20191016 -- Amazon Attribution Beta -- 400x400

Whether you’re a vendor or a seller on Amazon Advertising, you probably have the same burning question regarding reporting: How do my other digital marketing efforts affect my sales on Amazon? If you’re using Google Ads, Facebook Ads, or another digital marketing channel, you want to know where those shoppers travel in their digital journeys and where they end up converting.

Amazon may now be able to answer this question with their release of the Amazon Attribution Beta. Let’s take a look at the beta: How it works, and what the benefits and drawbacks are.

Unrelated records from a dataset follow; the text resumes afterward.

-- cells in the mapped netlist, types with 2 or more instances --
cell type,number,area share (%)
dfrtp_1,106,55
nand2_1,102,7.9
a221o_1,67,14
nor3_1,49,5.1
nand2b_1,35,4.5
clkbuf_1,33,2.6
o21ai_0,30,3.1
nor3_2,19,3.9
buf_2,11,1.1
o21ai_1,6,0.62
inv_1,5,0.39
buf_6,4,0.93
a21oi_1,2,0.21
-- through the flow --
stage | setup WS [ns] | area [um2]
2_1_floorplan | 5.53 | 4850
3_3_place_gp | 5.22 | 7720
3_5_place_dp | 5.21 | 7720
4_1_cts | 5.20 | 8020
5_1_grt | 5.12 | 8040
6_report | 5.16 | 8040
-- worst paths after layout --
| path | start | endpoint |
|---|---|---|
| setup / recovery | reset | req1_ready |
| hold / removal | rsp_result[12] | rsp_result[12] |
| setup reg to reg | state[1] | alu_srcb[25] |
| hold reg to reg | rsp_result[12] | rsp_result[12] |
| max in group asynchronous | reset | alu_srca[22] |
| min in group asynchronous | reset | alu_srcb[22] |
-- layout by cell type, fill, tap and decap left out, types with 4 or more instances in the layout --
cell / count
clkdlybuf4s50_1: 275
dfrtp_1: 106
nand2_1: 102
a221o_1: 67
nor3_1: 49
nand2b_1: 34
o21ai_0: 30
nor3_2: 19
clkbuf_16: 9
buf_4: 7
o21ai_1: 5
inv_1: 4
<file path="config.mk">
export PLATFORM = sky130hd
export DESIGN_NAME = s344_divider_flat
export DESIGN_NICKNAME = d
export VERILOG_FILES = /design/src/rtl/s344_divider_if.sv /design/src/rtl/s344_divider.sv /design/src/flat_wrapper.sv
export SDC_FILE = /design/constraint.sdc
export NUM_CORES = 1
export LEC_CHECK = 0
export ABC_AREA = 0
export CAP_MARGIN = 15
export CORE_MARGIN = 2
export CORE_UTILIZATION = 30
export CTS_CLUSTER_DIAMETER = 120
export DETAILED_ROUTE_END_ITERATION = 10
export GPL_TIMING_DRIVEN = 0
export SLEW_MARGIN = 20
export SYNTH_ARGS = -nofsm -noshare
export SYNTH_HDL_FRONTEND = slang
export SYNTH_SLANG_ARGS = --single-unit
</file>
<file path="constraint.sdc">
create_clock -name CK -period 2.3 [get_ports CK]
set_input_delay 0.69 -clock CK [delete_from_list [all_inputs] [get_ports CK]]
set_output_delay 0.69 -clock CK [all_outputs]
set_load 0.02 [all_outputs]
</file>
<file path="src/rtl/s344_divider_if.sv">
// rtl/s344_divider_if.sv - START/READY operand and result bundle for the 8-by-4 divider.
interface s344_divider_if;
  logic       START;
  logic [7:0] P;
  logic [3:0] B;
  logic [3:0] Q;
  logic [3:0] R;
  logic       READY;
  logic       OVF;

  modport master (output START, P, B, input Q, R, READY, OVF);
  modport slave  (input START, P, B, output Q, R, READY, OVF);
endinterface

</file>
<file path="src/rtl/s344_divider.sv">
// rtl/s344_divider.sv - Sequential 8-by-4 restoring divider, one shift-subtract step per clock.
module s344_divider (
  input logic           CK,
  input logic           RN,
  s344_divider_if.slave bus
);

  typedef enum logic {IDLE, BUSY} state_t;

  state_t     state_q, state_d;
  logic [3:0] pr_q, pr_d;
  logic [3:0] dl_q, dl_d;
  logic [3:0] br_q, br_d;
  logic [3:0] qs_q, qs_d;
  logic [2:0] ct_q, ct_d;
  logic [3:0] q_q, q_d;
  logic [3:0] r_q, r_d;
  logic       ovf_q, ovf_d;

  logic [4:0] trial;
  logic [4:0] diff;
  logic       qbit;

  always_ff @(posedge CK or negedge RN) begin
    if (!RN) begin
      state_q <= IDLE;
      pr_q    <= 4'h0;
      dl_q    <= 4'h0;
      br_q    <= 4'h0;
      qs_q    <= 4'h0;
      ct_q    <= 3'd0;
      q_q     <= 4'h0;
      r_q     <= 4'h0;
      ovf_q   <= 1'b0;
    end else begin
      state_q <= state_d;
      pr_q    <= pr_d;
      dl_q    <= dl_d;
      br_q    <= br_d;
      qs_q    <= qs_d;
      ct_q    <= ct_d;
      q_q     <= q_d;
      r_q     <= r_d;
      ovf_q   <= ovf_d;
    end
  end

  // PR < BR is kept at every step, so the 5-bit trial never loses a bit.
  assign trial = {pr_q, dl_q[3]};
  assign diff  = trial - {1'b0, br_q};
  assign qbit  = (trial >= {1'b0, br_q});

  always_comb begin
    state_d = state_q;
    pr_d    = pr_q;
    dl_d    = dl_q;
    br_d    = br_q;
    qs_d    = qs_q;
    ct_d    = ct_q;
    q_d     = q_q;
    r_d     = r_q;
    ovf_d   = ovf_q;

    if (bus.START) begin
      if ((bus.B == 4'h0) || (bus.P[7:4] >= bus.B)) begin
        q_d     = 4'hF;
        r_d     = 4'h0;
        ovf_d   = 1'b1;
        state_d = IDLE;
      end else begin
        pr_d    = bus.P[7:4];
        dl_d    = bus.P[3:0];
        br_d    = bus.B;
        qs_d    = 4'h0;
        ct_d    = 3'd0;
        ovf_d   = 1'b0;
        state_d = BUSY;
      end
    end else if (state_q == BUSY) begin
      pr_d = qbit ? diff[3:0] : trial[3:0];
      dl_d = {dl_q[2:0], 1'b0};
      qs_d = {qs_q[2:0], qbit};
      ct_d = ct_q + 3'd1;
      if (ct_q == 3'd3) begin
        q_d     = {qs_q[2:0], qbit};
        r_d     = pr_d;
        state_d = IDLE;
      end
    end
  end

  assign bus.Q     = q_q;
  assign bus.R     = r_q;
  assign bus.OVF   = ovf_q;
  assign bus.READY = (state_q == IDLE);

endmodule

</file>
<file path="src/flat_wrapper.sv">
// flat-port wrapper written by rule: the top's interface ports become plain ports
module s344_divider_flat 
  (CK, RN, bus_START, bus_P, bus_B, bus_Q, bus_R, bus_READY, bus_OVF);
  s344_divider_if bus_i ();
  input logic CK;
  input logic RN;
  input wire logic [$bits(bus_i.START)-1:0] bus_START;
  input wire logic [$bits(bus_i.P)-1:0] bus_P;
  input wire logic [$bits(bus_i.B)-1:0] bus_B;
  output wire logic [$bits(bus_i.Q)-1:0] bus_Q;
  output wire logic [$bits(bus_i.R)-1:0] bus_R;
  output wire logic [$bits(bus_i.READY)-1:0] bus_READY;
  output wire logic [$bits(bus_i.OVF)-1:0] bus_OVF;
  assign bus_i.START = bus_START;
  assign bus_i.P = bus_P;
  assign bus_i.B = bus_B;
  assign bus_Q = bus_i.Q;
  assign bus_R = bus_i.R;
  assign bus_READY = bus_i.READY;
  assign bus_OVF = bus_i.OVF;
  s344_divider u_core (.CK(CK), .RN(RN), .bus(bus_i));
endmodule
</file>
File: config.mk
export PLATFORM = sky130hd
export DESIGN_NAME = fm_demod_xor_avg_flat
export DESIGN_NICKNAME = d
export VERILOG_FILES = /design/src/rtl/fm_demod_xor_avg_if.sv /design/src/rtl/fm_demod_xor_avg.sv /design/src/flat_wrapper.sv
export SDC_FILE = /design/constraint.sdc
export NUM_CORES = 1
export LEC_CHECK = 0
export CORE_MARGIN = 5
export CORE_UTILIZATION = 60
export CTS_BUF_LIST = sky130_fd_sc_hd__clkbuf_4 sky130_fd_sc_hd__clkbuf_8
export DETAILED_ROUTE_END_ITERATION = 10
export PLACE_DENSITY = 0.82
export SYNTH_ARGS = -nofsm -noshare
export SYNTH_HDL_FRONTEND = slang
export SYNTH_SLANG_ARGS = --single-unit
File: constraint.sdc
create_clock -name clk -period 8.4 [get_ports clk]
set_input_delay 2.1 -clock clk [delete_from_list [all_inputs] [get_ports clk]]
set_output_delay 2.1 -clock clk [all_outputs]
set_load 0.03 [all_outputs]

The Amazon Attribution Beta allows you to measure non-Amazon search, social, email, display, and video media ad performance by placing an Amazon-generated pixel on your ads. The pixel tracks shoppers that click on your ad within a 14-day window. The resulting data shows the shopping behaviors that contributed to the sale on Amazon. The beta uses the same interface as Amazon’s Demand-Side Platform (DSP), and is currently free to use.

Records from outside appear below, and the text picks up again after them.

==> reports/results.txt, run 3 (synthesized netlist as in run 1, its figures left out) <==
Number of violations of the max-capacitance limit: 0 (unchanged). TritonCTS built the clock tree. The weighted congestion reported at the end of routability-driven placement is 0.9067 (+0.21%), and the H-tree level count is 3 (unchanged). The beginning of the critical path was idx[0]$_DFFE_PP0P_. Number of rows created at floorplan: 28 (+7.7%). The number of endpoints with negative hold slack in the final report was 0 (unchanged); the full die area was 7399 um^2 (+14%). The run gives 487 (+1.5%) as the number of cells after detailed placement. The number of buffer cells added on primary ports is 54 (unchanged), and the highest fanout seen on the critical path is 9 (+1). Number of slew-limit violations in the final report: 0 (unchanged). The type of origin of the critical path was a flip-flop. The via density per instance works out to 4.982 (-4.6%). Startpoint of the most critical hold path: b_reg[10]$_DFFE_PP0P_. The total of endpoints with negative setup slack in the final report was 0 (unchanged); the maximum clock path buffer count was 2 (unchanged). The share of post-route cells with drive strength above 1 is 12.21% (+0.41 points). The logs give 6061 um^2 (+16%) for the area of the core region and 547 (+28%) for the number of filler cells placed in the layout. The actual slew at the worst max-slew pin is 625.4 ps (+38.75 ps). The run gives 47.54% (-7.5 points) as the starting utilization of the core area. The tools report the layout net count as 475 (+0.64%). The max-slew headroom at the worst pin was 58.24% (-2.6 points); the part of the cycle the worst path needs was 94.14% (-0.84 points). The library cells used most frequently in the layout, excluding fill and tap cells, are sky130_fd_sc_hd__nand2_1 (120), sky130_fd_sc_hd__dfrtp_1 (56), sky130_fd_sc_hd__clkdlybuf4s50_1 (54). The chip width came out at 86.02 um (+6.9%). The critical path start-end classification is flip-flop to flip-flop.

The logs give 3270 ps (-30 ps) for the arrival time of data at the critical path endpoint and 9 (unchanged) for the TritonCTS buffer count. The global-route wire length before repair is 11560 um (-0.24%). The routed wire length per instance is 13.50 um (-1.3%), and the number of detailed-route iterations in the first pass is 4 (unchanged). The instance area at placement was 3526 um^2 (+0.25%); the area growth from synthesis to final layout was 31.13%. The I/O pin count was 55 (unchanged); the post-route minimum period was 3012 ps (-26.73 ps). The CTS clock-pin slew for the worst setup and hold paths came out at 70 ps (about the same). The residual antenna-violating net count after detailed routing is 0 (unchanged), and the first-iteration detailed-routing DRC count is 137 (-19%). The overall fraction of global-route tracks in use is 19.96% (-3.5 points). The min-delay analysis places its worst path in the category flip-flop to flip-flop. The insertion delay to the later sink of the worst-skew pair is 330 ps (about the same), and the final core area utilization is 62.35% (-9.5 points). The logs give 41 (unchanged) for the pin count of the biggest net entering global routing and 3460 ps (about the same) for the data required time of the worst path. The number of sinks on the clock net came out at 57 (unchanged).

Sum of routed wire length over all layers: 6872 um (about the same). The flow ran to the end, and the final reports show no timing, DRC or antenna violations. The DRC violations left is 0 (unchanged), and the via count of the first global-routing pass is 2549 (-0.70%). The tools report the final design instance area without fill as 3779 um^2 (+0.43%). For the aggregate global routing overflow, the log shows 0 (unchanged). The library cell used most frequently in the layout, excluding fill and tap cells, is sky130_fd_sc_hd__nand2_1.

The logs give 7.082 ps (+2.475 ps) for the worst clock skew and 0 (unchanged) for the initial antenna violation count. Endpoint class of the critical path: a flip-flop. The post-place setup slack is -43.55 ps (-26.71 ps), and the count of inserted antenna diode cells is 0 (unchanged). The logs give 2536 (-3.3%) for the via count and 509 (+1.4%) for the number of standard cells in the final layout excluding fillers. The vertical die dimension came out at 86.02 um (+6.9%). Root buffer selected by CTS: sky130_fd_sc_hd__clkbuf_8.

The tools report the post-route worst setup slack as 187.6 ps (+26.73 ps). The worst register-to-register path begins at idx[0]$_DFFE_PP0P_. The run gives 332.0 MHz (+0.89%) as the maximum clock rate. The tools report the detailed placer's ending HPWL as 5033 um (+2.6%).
### src/rtl/multi_channel_ping_pong_counter_pkg.sv
// Shared definitions for the multi-channel ping-pong counter bank.
// Holds the per-channel mode codes that select how a counter behaves
// when it reaches a bound.
package multi_channel_ping_pong_counter_pkg;

    localparam logic [1:0] PPC_PINGPONG = 2'b00;  // reverse at each bound
    localparam logic [1:0] PPC_WRAP     = 2'b01;  // jump to the opposite bound
    localparam logic [1:0] PPC_ONESHOT  = 2'b10;  // single sweep, then park
    localparam logic [1:0] PPC_HOLD     = 2'b11;  // freeze value and direction

endpackage

### src/rtl/multi_channel_ping_pong_counter_channel.sv
// ppc_channel: one bounded up/down counter with its next-state logic and
// output registers.
// Ports:
//   clk        rising-edge clock
//   rst        synchronous active-high reset (loads min, direction up)
//   enable     count enable; low holds value and direction
//   flip       direction-reverse request
//   mode       PPC_* mode code
//   max, min   inclusive bounds; range is valid only when max > min
//   out        registered counter value
//   direction  1 = counting up, 0 = counting down
//   bounce     registered one-cycle boundary-event pulse
module ppc_channel
    import multi_channel_ping_pong_counter_pkg::*;
#(
    parameter int WIDTH = 4
) (
    input  logic             clk,
    input  logic             rst,
    input  logic             enable,
    input  logic             flip,
    input  logic [1:0]       mode,
    input  logic [WIDTH-1:0] max,
    input  logic [WIDTH-1:0] min,
    output logic [WIDTH-1:0] out,
    output logic             direction,
    output logic             bounce
);

    localparam logic [WIDTH-1:0] ONE = WIDTH'(1);

    logic [WIDTH-1:0] out_q, out_d;
    logic             dir_q, dir_d;
    logic             bounce_q, bounce_d;

    logic [WIDTH-1:0] fwd;       // one step in the current direction
    logic [WIDTH-1:0] back;      // one step against the current direction
    logic [WIDTH-1:0] end_val;   // the bound the counter is heading towards
    logic             at_end;
    logic             interior;

    assign fwd      = dir_q ? out_q + ONE : out_q - ONE;
    assign back     = dir_q ? out_q - ONE : out_q + ONE;
    assign end_val  = dir_q ? max : min;
    assign at_end   = (out_q == end_val);
    assign interior = (out_q > min) && (out_q < max);

    always_comb begin
        out_d    = out_q;
        dir_d    = dir_q;
        bounce_d = 1'b0;
        if (enable && (max > min)) begin
            if ((out_q < min) || (out_q > max)) begin
                // Bounds moved away from the current value: restart the sweep.
                out_d = min;
                dir_d = 1'b1;
            end else if (mode != PPC_HOLD) begin
                if (flip && interior) begin
                    // Reverse and step in the new direction on the same edge.
                    dir_d = ~dir_q;
                    out_d = back;
                end else begin
                    // A flip at a bound falls through here and is ignored,
                    // except for a parked one-shot where it restarts the sweep.
                    case (mode)
                        PPC_PINGPONG: begin
                            if (at_end) begin
                                dir_d    = ~dir_q;
                                out_d    = back;
                                bounce_d = 1'b1;
                            end else begin
                                out_d = fwd;
                            end
                        end
                        PPC_WRAP: begin
                            if (at_end) begin
                                out_d    = dir_q ? min : max;
                                bounce_d = 1'b1;
                            end else begin
                                out_d = fwd;
                            end
                        end
                        default: begin
                            // One-shot: pulse on arrival, then park at the bound.
                            if (!at_end) begin
                                out_d    = fwd;
                                bounce_d = (fwd == end_val);
                            end else if (flip) begin
                                dir_d = ~dir_q;
                                out_d = back;
                            end
                        end
                    endcase
                end
            end
        end
    end

    always_ff @(posedge clk) begin
        if (rst) begin
            out_q    <= min;
            dir_q    <= 1'b1;
            bounce_q <= 1'b0;
        end else begin
            out_q    <= out_d;
            dir_q    <= dir_d;
            bounce_q <= bounce_d;
        end
    end

    assign out       = out_q;
    assign direction = dir_q;
    assign bounce    = bounce_q;

endmodule
## config.mk

```make
export PLATFORM = sky130hd
export DESIGN_NAME = axi_slave_mux_w_n
export DESIGN_NICKNAME = d
export VERILOG_FILES = /design/src/rtl/axi_pkg.sv /design/src/rtl/axi_addr_decoder.sv /design/src/rtl/axi_slave_mux_w_n.sv
export SDC_FILE = /design/constraint.sdc
export NUM_CORES = 1
export LEC_CHECK = 0
export ABC_AREA = 1
export BUFFER_PORTS_ARGS = -buffer_cell sky130_fd_sc_hd__buf_4
export CORE_MARGIN = 8
export CORE_UTILIZATION = 34
export DETAILED_ROUTE_END_ITERATION = 16
export PLACE_DENSITY = 0.8
export SYNTH_ARGS = -nofsm -noshare
export SYNTH_HDL_FRONTEND = slang
export SYNTH_HIERARCHICAL = 1
export SYNTH_SLANG_ARGS = --single-unit
```

## constraint.sdc

```tcl
create_clock -name ACLK -period 1.19 [get_ports ACLK]
set_input_delay 0.119 -clock ACLK [delete_from_list [all_inputs] [get_ports ACLK]]
set_output_delay 0.119 -clock ACLK [all_outputs]
set_load 0.03 [all_outputs]
```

Unfortunately, the beta is not a level playing field. Amazon released two versions of the beta, with one fundamental difference. Vendors can add their tracking pixel to ads that use either an Amazon destination URL or a non-Amazon URL. Sellers, on the other hand, can only apply their pixel to ads that send shoppers to an Amazon URL. This significant difference gives vendors the upper hand.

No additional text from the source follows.